Microsoft Sentinel offers the following ways to analyze information from Azure AD:
Microsoft Sentinel has User and Entity Behavior Analytics (UEBA). UEBA delivers high-fidelity, actionable intelligence on potential threats that involve user, host, IP address, and application entities. This intelligence enhances events across the enterprise to help detect anomalous behavior in users and systems.
You can use specific analytics rule templates that hunt for threats and alerts found in your Azure AD logs. Your security or operation analyst can then triage and remediate threats.
Microsoft Sentinel has workbooks that help you visualize multiple Azure AD data sources. These workbooks can show aggregate sign-ins by country, or applications that have the most sign-ins. You can also create or modify existing workbooks to view information or threats in a dashboard to gain insights.
Azure AD usage and insights reports show information similar to Azure Sentinel workbooks, including which applications have the highest usage or sign-in trends over a time period. The reports are useful for understanding aggregate trends in your enterprise that might indicate an attack or other events.
Automation and orchestration
Automation is an important aspect of Zero Trust, particularly in remediation of alerts that occur because of threats or security changes in your environment. In Azure AD, automation integrations are possible to help remediate alerts or perform actions that can improve your security posture. Automations are based on information received from monitoring and analytics.
Microsoft Graph API REST calls are the most common way to programmatically access Azure AD. This API-based access requires an Azure AD identity with the necessary authorizations and scope. With the Graph API, you can integrate Microsoft's and other tools. Follow the principles outlined in this article when you're performing the integration.
We recommend that you set up an Azure function or an Azure logic app to use a system-assigned managed identity. Your logic app or function contains the steps or code necessary to automate the desired actions. You assign permissions to the managed identity to grant the service principal the necessary directory permissions to perform the required actions. Grant managed identities only the minimum rights necessary.

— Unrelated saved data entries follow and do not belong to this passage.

Context: an optimization exercise on an open-source flow, tuned for a short achievable clock period and few clock cycles. The choices shown serve that exercise and are no tape-out recipe. At most, simulation tests tie the RTL to the original design; equivalence was not proved. The RTL of run 1 was laid out without a check of its function. No activity file was given, so power comes from the tool's default toggle rates.

**flow/run.sh**
```bash
#!/bin/bash
# Standard ORFS layout (the standard.sh) with a larger setup repair
# margin so that repair_timing works on paths well below the 18 ns period.
set -euo pipefail
bash standard.sh SETUP_SLACK_MARGIN=13.5 finish > flow_make.log 2>&1
```
**constraint.sdc**
```tcl
create_clock -name core_clock -period 18.0 [get_ports {clk}]
set_input_delay 3.6000 -clock core_clock [delete_from_list [all_inputs] [get_ports {clk}]]
set_output_delay 3.6000 -clock core_clock [all_outputs]
set_load 0.01 [all_outputs]
```
**config.mk**
```make
export PLATFORM = sky130hd
export DESIGN_NAME = naive_cpu
export DESIGN_NICKNAME = naive_cpu
export VERILOG_FILES = /design/flow/design.v
export SDC_FILE = /design/flow/constraint.sdc
export NUM_CORES = 4
export LEC_CHECK = 0
export CAP_MARGIN = 20
export CORE_MARGIN = 2
export CORE_UTILIZATION = 30
export PLACE_DENSITY = 0.5
export SETUP_SLACK_MARGIN = 4
export SLEW_MARGIN = 20
```
**standard.sh**
```bash
#!/bin/bash
# synth_recipe.tcl (not shown) runs the flow's synth.tcl, then flattens the netlist and writes it again
# the make line also repeats each setting of config.mk as NAME=value (left out here)
make -C /OpenROAD-flow-scripts/flow DESIGN_CONFIG=/design/flow/config.mk WORK_HOME=/design/flow/orfs CLKGATE_MAP_FILE= SYNTH_SCRIPT=/design/flow/synth_recipe.tcl "${@:-finish}"
```
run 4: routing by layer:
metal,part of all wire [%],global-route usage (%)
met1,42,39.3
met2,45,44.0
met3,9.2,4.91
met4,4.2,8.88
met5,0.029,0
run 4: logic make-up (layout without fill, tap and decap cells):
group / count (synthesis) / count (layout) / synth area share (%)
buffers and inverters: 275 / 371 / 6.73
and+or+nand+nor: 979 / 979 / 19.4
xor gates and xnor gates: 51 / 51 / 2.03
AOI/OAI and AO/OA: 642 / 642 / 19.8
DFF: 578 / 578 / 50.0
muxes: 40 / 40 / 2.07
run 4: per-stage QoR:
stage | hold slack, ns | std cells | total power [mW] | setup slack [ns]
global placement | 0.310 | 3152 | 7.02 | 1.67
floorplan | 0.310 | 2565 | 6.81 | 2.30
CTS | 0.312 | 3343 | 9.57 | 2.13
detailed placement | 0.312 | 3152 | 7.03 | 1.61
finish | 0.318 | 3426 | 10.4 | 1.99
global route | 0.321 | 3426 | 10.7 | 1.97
This is an optimization exercise on Yosys and OpenROAD, whose aim is small area, not a production implementation. Only the layout flow was run in this run; the RTL was not checked for function there. Power is estimated from default activity; no workload was simulated.

File: flow/run.sh
#!/bin/bash
# synth_recipe.tcl (not shown) runs the flow's synth.tcl, then flattens the netlist and writes it again
# the make line also repeats each setting of config.mk as NAME=value (left out here)
make -C /OpenROAD-flow-scripts/flow DESIGN_CONFIG=/design/flow/config.mk WORK_HOME=/design/flow/orfs CLKGATE_MAP_FILE= SYNTH_SCRIPT=/design/flow/synth_recipe.tcl finish
File: flow/config.mk
export PLATFORM = sky130hd
export DESIGN_NAME = main
export DESIGN_NICKNAME = main
export VERILOG_FILES = /design/flow/design.v
export SDC_FILE = /design/flow/constraint.sdc
export NUM_CORES = 4
export LEC_CHECK = 0
export CAP_MARGIN = 20
export CORE_MARGIN = 2
export CORE_UTILIZATION = 45
export PLACE_DENSITY = 0.6
export SLEW_MARGIN = 20
File: flow/constraint.sdc
create_clock -name core_clock -period 10.0 [get_ports {CLOCK_50}]
set_input_delay 2.0000 -clock core_clock [delete_from_list [all_inputs] [get_ports {CLOCK_50}]]
set_output_delay 2.0000 -clock core_clock [all_outputs]
set_load 0.01 [all_outputs]
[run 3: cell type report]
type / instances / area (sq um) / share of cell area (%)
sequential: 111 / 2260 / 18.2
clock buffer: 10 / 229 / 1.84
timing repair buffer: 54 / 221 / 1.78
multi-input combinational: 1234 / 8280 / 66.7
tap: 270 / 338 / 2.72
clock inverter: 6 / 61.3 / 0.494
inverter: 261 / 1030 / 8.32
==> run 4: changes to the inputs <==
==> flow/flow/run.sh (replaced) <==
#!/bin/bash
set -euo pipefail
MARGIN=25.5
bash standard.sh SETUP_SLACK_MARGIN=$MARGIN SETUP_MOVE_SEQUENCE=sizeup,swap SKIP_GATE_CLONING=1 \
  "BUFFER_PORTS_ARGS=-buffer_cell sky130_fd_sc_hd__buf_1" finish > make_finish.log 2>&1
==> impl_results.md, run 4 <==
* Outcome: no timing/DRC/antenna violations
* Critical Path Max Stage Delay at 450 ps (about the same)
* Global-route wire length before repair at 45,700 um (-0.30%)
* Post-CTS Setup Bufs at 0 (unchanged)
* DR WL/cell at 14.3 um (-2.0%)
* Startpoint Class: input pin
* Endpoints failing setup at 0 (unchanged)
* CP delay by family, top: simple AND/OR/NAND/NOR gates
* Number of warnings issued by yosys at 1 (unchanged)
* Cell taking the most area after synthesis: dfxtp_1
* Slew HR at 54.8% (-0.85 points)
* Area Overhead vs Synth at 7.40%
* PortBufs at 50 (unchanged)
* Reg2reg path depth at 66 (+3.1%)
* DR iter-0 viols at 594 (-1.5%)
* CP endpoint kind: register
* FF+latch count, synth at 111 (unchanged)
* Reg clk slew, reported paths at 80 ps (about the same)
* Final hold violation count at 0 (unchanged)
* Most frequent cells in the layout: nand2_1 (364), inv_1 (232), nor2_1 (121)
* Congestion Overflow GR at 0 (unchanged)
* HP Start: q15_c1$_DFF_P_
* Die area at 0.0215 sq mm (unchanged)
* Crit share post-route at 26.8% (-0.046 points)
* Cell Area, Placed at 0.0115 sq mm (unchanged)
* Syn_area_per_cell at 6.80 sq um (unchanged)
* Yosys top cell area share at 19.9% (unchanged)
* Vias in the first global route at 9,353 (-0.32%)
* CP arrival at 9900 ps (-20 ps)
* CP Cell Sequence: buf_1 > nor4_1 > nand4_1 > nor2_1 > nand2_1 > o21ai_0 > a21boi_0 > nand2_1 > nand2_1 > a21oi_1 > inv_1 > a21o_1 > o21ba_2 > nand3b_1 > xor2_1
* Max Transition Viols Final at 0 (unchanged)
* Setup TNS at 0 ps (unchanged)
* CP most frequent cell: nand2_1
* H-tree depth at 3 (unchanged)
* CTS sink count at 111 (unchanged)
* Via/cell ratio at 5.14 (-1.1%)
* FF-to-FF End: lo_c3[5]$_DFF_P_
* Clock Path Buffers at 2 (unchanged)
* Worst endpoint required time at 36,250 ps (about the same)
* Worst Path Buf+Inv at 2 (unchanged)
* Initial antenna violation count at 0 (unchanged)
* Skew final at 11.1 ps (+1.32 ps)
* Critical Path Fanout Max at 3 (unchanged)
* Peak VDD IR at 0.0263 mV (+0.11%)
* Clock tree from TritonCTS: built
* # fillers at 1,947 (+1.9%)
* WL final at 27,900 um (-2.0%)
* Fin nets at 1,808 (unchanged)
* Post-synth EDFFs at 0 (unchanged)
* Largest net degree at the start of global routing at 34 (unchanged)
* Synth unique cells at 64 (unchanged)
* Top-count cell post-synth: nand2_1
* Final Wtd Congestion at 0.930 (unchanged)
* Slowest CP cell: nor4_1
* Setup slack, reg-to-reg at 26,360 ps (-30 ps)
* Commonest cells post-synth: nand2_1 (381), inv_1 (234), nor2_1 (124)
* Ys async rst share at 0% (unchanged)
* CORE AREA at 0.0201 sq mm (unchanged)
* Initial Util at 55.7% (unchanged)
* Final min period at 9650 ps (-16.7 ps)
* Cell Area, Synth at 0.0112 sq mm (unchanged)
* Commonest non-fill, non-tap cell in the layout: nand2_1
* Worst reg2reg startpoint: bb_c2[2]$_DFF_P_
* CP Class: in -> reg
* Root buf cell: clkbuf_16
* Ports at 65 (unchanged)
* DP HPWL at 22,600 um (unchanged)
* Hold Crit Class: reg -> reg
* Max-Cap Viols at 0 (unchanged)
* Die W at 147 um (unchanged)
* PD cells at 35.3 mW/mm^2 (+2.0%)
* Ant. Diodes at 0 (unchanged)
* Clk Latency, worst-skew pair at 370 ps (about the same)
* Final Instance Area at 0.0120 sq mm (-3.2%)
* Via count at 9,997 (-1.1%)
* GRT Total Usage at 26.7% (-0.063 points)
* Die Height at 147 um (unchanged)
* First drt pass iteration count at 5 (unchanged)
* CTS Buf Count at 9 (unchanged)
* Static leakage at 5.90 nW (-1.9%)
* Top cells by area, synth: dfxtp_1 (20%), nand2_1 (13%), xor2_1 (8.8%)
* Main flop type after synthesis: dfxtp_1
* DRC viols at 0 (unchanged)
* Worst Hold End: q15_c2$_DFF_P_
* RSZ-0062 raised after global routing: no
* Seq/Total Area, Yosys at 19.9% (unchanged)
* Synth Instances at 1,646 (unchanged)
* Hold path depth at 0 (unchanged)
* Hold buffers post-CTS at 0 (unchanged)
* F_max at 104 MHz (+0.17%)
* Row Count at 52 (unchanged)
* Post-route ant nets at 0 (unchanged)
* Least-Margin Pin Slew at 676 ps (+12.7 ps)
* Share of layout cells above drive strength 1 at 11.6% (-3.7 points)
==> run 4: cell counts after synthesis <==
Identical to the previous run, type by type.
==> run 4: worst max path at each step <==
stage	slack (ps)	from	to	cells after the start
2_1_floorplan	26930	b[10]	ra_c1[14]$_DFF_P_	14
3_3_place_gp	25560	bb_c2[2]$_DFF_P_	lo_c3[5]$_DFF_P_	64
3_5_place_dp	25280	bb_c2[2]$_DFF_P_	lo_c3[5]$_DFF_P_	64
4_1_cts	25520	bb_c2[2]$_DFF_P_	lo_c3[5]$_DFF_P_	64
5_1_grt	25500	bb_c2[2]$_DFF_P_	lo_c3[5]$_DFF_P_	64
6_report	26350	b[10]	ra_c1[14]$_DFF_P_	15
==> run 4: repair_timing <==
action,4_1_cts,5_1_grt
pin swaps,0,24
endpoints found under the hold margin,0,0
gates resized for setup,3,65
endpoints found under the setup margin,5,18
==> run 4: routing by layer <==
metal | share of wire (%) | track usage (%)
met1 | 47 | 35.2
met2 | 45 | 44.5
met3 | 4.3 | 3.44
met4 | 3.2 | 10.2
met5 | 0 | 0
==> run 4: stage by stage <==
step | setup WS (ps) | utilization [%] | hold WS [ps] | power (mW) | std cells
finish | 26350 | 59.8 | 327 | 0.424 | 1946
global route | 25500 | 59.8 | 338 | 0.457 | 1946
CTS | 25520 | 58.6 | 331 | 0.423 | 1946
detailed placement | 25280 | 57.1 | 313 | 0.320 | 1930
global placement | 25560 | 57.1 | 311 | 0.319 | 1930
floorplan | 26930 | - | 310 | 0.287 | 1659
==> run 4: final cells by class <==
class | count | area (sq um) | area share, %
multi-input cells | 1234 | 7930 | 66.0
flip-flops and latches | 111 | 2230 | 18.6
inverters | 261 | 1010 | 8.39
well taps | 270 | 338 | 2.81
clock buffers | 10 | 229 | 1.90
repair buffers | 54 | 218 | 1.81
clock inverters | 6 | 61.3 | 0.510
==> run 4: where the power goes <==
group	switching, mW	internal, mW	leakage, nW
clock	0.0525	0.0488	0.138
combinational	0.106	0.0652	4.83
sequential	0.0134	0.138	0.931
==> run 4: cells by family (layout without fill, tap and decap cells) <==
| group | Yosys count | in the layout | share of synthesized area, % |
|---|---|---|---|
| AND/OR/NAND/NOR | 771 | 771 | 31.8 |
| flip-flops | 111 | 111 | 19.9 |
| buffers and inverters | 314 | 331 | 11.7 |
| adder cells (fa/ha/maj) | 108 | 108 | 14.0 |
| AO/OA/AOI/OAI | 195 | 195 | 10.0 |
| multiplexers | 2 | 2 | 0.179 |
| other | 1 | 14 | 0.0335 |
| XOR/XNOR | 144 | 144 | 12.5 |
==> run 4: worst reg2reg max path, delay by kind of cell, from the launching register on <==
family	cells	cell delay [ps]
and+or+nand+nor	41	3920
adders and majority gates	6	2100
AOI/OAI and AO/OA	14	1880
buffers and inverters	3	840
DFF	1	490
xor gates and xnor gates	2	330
This is an optimization exercise on Yosys and OpenROAD, whose aim is small area and a short achievable clock period, not a production implementation. The RTL was checked by simulation tests, not by an equivalence proof against the original design.

[flow/constraint.sdc]
create_clock -name core_clock -period 75.0 [get_ports {clk}]
set_input_delay 15.0000 -clock core_clock [delete_from_list [all_inputs] [get_ports {clk}]]
set_output_delay 15.0000 -clock core_clock [all_outputs]
set_load 0.01 [all_outputs]
[flow/config.mk]
export PLATFORM = sky130hd
export DESIGN_NAME = alu_top
export DESIGN_NICKNAME = alu_top
export VERILOG_FILES = /design/flow/design.v
export SDC_FILE = /design/flow/constraint.sdc
export NUM_CORES = 4
export LEC_CHECK = 0
export CAP_MARGIN = 20
export CORE_MARGIN = 2
export CORE_UTILIZATION = 40
export SLEW_MARGIN = 20
[flow/design.v]
`timescale 1ns/10ps
module alu #(
    parameter WIDTH = 64  
)(
    input [WIDTH-1:0] operand_a,
    input [WIDTH-1:0] operand_b,
    input [4:0] operation,
    input clear_lsb,
    output wire [WIDTH-1:0] result,
    output wire error  
);
    reg [WIDTH-1:0] result_reg;
    reg error_reg;
    assign result = result_reg;
    assign error = error_reg;
    localparam ALU_ADD  = 5'b00000;
    localparam ALU_SUB  = 5'b00001;
    localparam ALU_AND  = 5'b00010;
    localparam ALU_OR   = 5'b00011;
    localparam ALU_XOR  = 5'b00100;
    localparam ALU_SLT  = 5'b00101;
    localparam ALU_SLTU = 5'b00110;
    localparam ALU_SLL  = 5'b00111;
    localparam ALU_SRL  = 5'b01000;
    localparam ALU_SRA  = 5'b01001;
    localparam ALU_MUL  = 5'b01010;
    localparam ALU_MULH = 5'b01011;
    localparam ALU_MULHSU = 5'b01100;
    localparam ALU_MULHU = 5'b01101;
    localparam ALU_DIV  = 5'b01110;
    localparam ALU_DIVU = 5'b01111;
    localparam ALU_REM  = 5'b10000;
    localparam ALU_REMU = 5'b10001;
    function integer clog2;
    	input integer value;
    	integer temp_value;
    	begin
        	clog2 = 0;
        	temp_value = value - 1;
        	while (temp_value > 0) begin
            		clog2 = clog2 + 1;
            		temp_value = temp_value >> 1;
        	end
    	end
    endfunction
    localparam CLOG2_WIDTH = clog2(WIDTH);
    reg [(2*WIDTH)-1:0] temp;
    always @(*) begin
	result_reg = {WIDTH{1'b0}};
    	error_reg = 1'b0;
	temp = {(2*WIDTH){1'b0}};
	case (operation)
            ALU_ADD:    begin
	    		    	result_reg = clear_lsb ? (operand_a + operand_b) & ~1 : (operand_a + operand_b);
			    	error_reg = 1'b0;
			end
            ALU_SUB:    begin
	    		    	result_reg = operand_a - operand_b;
			    	error_reg = 1'b0;
			end
            ALU_AND:    begin
	    		    	result_reg = operand_a & operand_b;
			    	error_reg = 1'b0;
	    		end
            ALU_OR:     begin
	    		    	result_reg = operand_a | operand_b;
				error_reg = 1'b0;
			end
            ALU_XOR:    begin
	    		    	result_reg = operand_a ^ operand_b;
				error_reg = 1'b0;
			end
            ALU_SLT:    begin
	    		    	result_reg = ($signed(operand_a) < $signed(operand_b)) ? {{(WIDTH-1){1'b0}}, 1'b1} : {WIDTH{1'b0}};
				error_reg = 1'b0;
			end
            ALU_SLTU:   begin
	                    	result_reg = (operand_a < operand_b) ? {{(WIDTH-1){1'b0}}, 1'b1} : {WIDTH{1'b0}};
				error_reg = 1'b0;
			end
            ALU_SLL:    begin
	    			result_reg = operand_a << operand_b[CLOG2_WIDTH-1:0];
				error_reg = 1'b0;
			end
            ALU_SRL:    begin
	    			result_reg = operand_a >> operand_b[CLOG2_WIDTH-1:0];
				error_reg = 1'b0;
			end
            ALU_SRA:    begin
	    			result_reg = $signed(operand_a) >>> operand_b[CLOG2_WIDTH-1:0];
				error_reg = 1'b0;
			end
            ALU_MUL:    begin
	    			result_reg = $signed(operand_a) * $signed(operand_b);
				error_reg = 1'b0;
			end
            ALU_MULH:   begin
			    	temp = $signed(operand_a) * $signed(operand_b);
                            	result_reg = temp[(2*WIDTH)-1:WIDTH];
				error_reg = 1'b0;
                        end
            ALU_MULHSU: begin
			    	temp = $signed(operand_a) * operand_b;
                            	result_reg = temp[(2*WIDTH)-1:WIDTH];
				error_reg = 1'b0;
                        end 
            ALU_MULHU:  begin
			    	temp = operand_a * operand_b;
                            	result_reg = temp[(2*WIDTH)-1:WIDTH];
				error_reg = 1'b0;
                        end
            ALU_DIV:    begin
	    			result_reg = (operand_b != {WIDTH{1'b0}}) ? ($signed(operand_a) / $signed(operand_b)) : {WIDTH{1'b0}};
				error_reg = 1'b0;
			end
            ALU_DIVU:   begin
	    			result_reg = (operand_b != {WIDTH{1'b0}}) ? (operand_a / operand_b) : {WIDTH{1'b0}};
				error_reg = 1'b0;
			end
            ALU_REM:    begin
	    			result_reg = (operand_b != {WIDTH{1'b0}}) ? ($signed(operand_a) % $signed(operand_b)) : {WIDTH{1'b0}};
				error_reg = 1'b0;
			end
            ALU_REMU:   begin
	    			result_reg = (operand_b != {WIDTH{1'b0}}) ? (operand_a % operand_b) : {WIDTH{1'b0}};
				error_reg = 1'b0;
			end
            default: 	begin
				result_reg = {WIDTH{1'b0}};
                		error_reg = 1'b1;  
            		end
        endcase
    end
endmodule
`timescale 1ns/10ps
module alu_top (
    input             clk,
    input      [31:0] operand_a,
    input      [31:0] operand_b,
    input      [4:0]  operation,
    input             clear_lsb,
    output reg [31:0] result,
    output reg        error
);
    reg [31:0] a_q;
    reg [31:0] b_q;
    reg [4:0]  op_q;
    reg        cl_q;
    wire [31:0] alu_result;
    wire        alu_error;
    always @(posedge clk) begin
        a_q    <= operand_a;
        b_q    <= operand_b;
        op_q   <= operation;
        cl_q   <= clear_lsb;
        result <= alu_result;
        error  <= alu_error;
    end
    alu #(.WIDTH(32)) alu_0 (
        .operand_a(a_q),
        .operand_b(b_q),
        .operation(op_q),
        .clear_lsb(cl_q),
        .result(alu_result),
        .error(alu_error)
    );
endmodule
[flow/run.sh]
#!/bin/bash
# synth_recipe.tcl (not shown) runs the flow's synth.tcl, then flattens the netlist and writes it again
# the make line also repeats each setting of config.mk as NAME=value (left out here)
make -C /OpenROAD-flow-scripts/flow DESIGN_CONFIG=/design/flow/config.mk WORK_HOME=/design/flow/orfs CLKGATE_MAP_FILE= SYNTH_SCRIPT=/design/flow/synth_recipe.tcl finish
This design comes from an exercise in tuning for small area, a short achievable clock period and few clock cycles per item on the open sky130 flow, not from production work. The RTL was checked by simulation tests, not by an equivalence proof against the original design.

run 1:
==> module dig10, before the edit <==
module dig10(
	input  [3:0] d,
	input  [3:0] e,
	output [6:0] y
);
wire [5:0] d5;		 
assign d5[1:0] = d[1:0];
radd #(4) a0(.a({2'b00, d[3:2]}), .b(d), .ci(1'b0), .s(d5[5:2]), .co());
assign y[0] = e[0];
radd #(6) a1(.a(d5), .b({3'b000, e[3:1]}), .ci(1'b0), .s(y[6:1]), .co());
endmodule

Another automation integration point is Azure AD PowerShell modules. PowerShell is a useful automation tool for administrators and IT integrators who are performing common tasks or configurations in Azure AD. PowerShell can also be incorporated into Azure functions or Azure Automation runbooks.
It's important that you understand and document clear processes for how you intend to operate your Azure AD environment. Azure AD has features that allow for governance-like functionality to be applied to scopes within Azure AD. Consider the following guidance to help with governance via Azure AD:
- Azure Active Directory governance operations reference guide.
- Azure Active Directory security operations guide. It can help you secure your operations and understand how security and governance overlap.
After you understand operational governance, you can use governance features to implement portions of your governance controls. These include features mentioned in Meet authorization requirements of memorandum 22-09.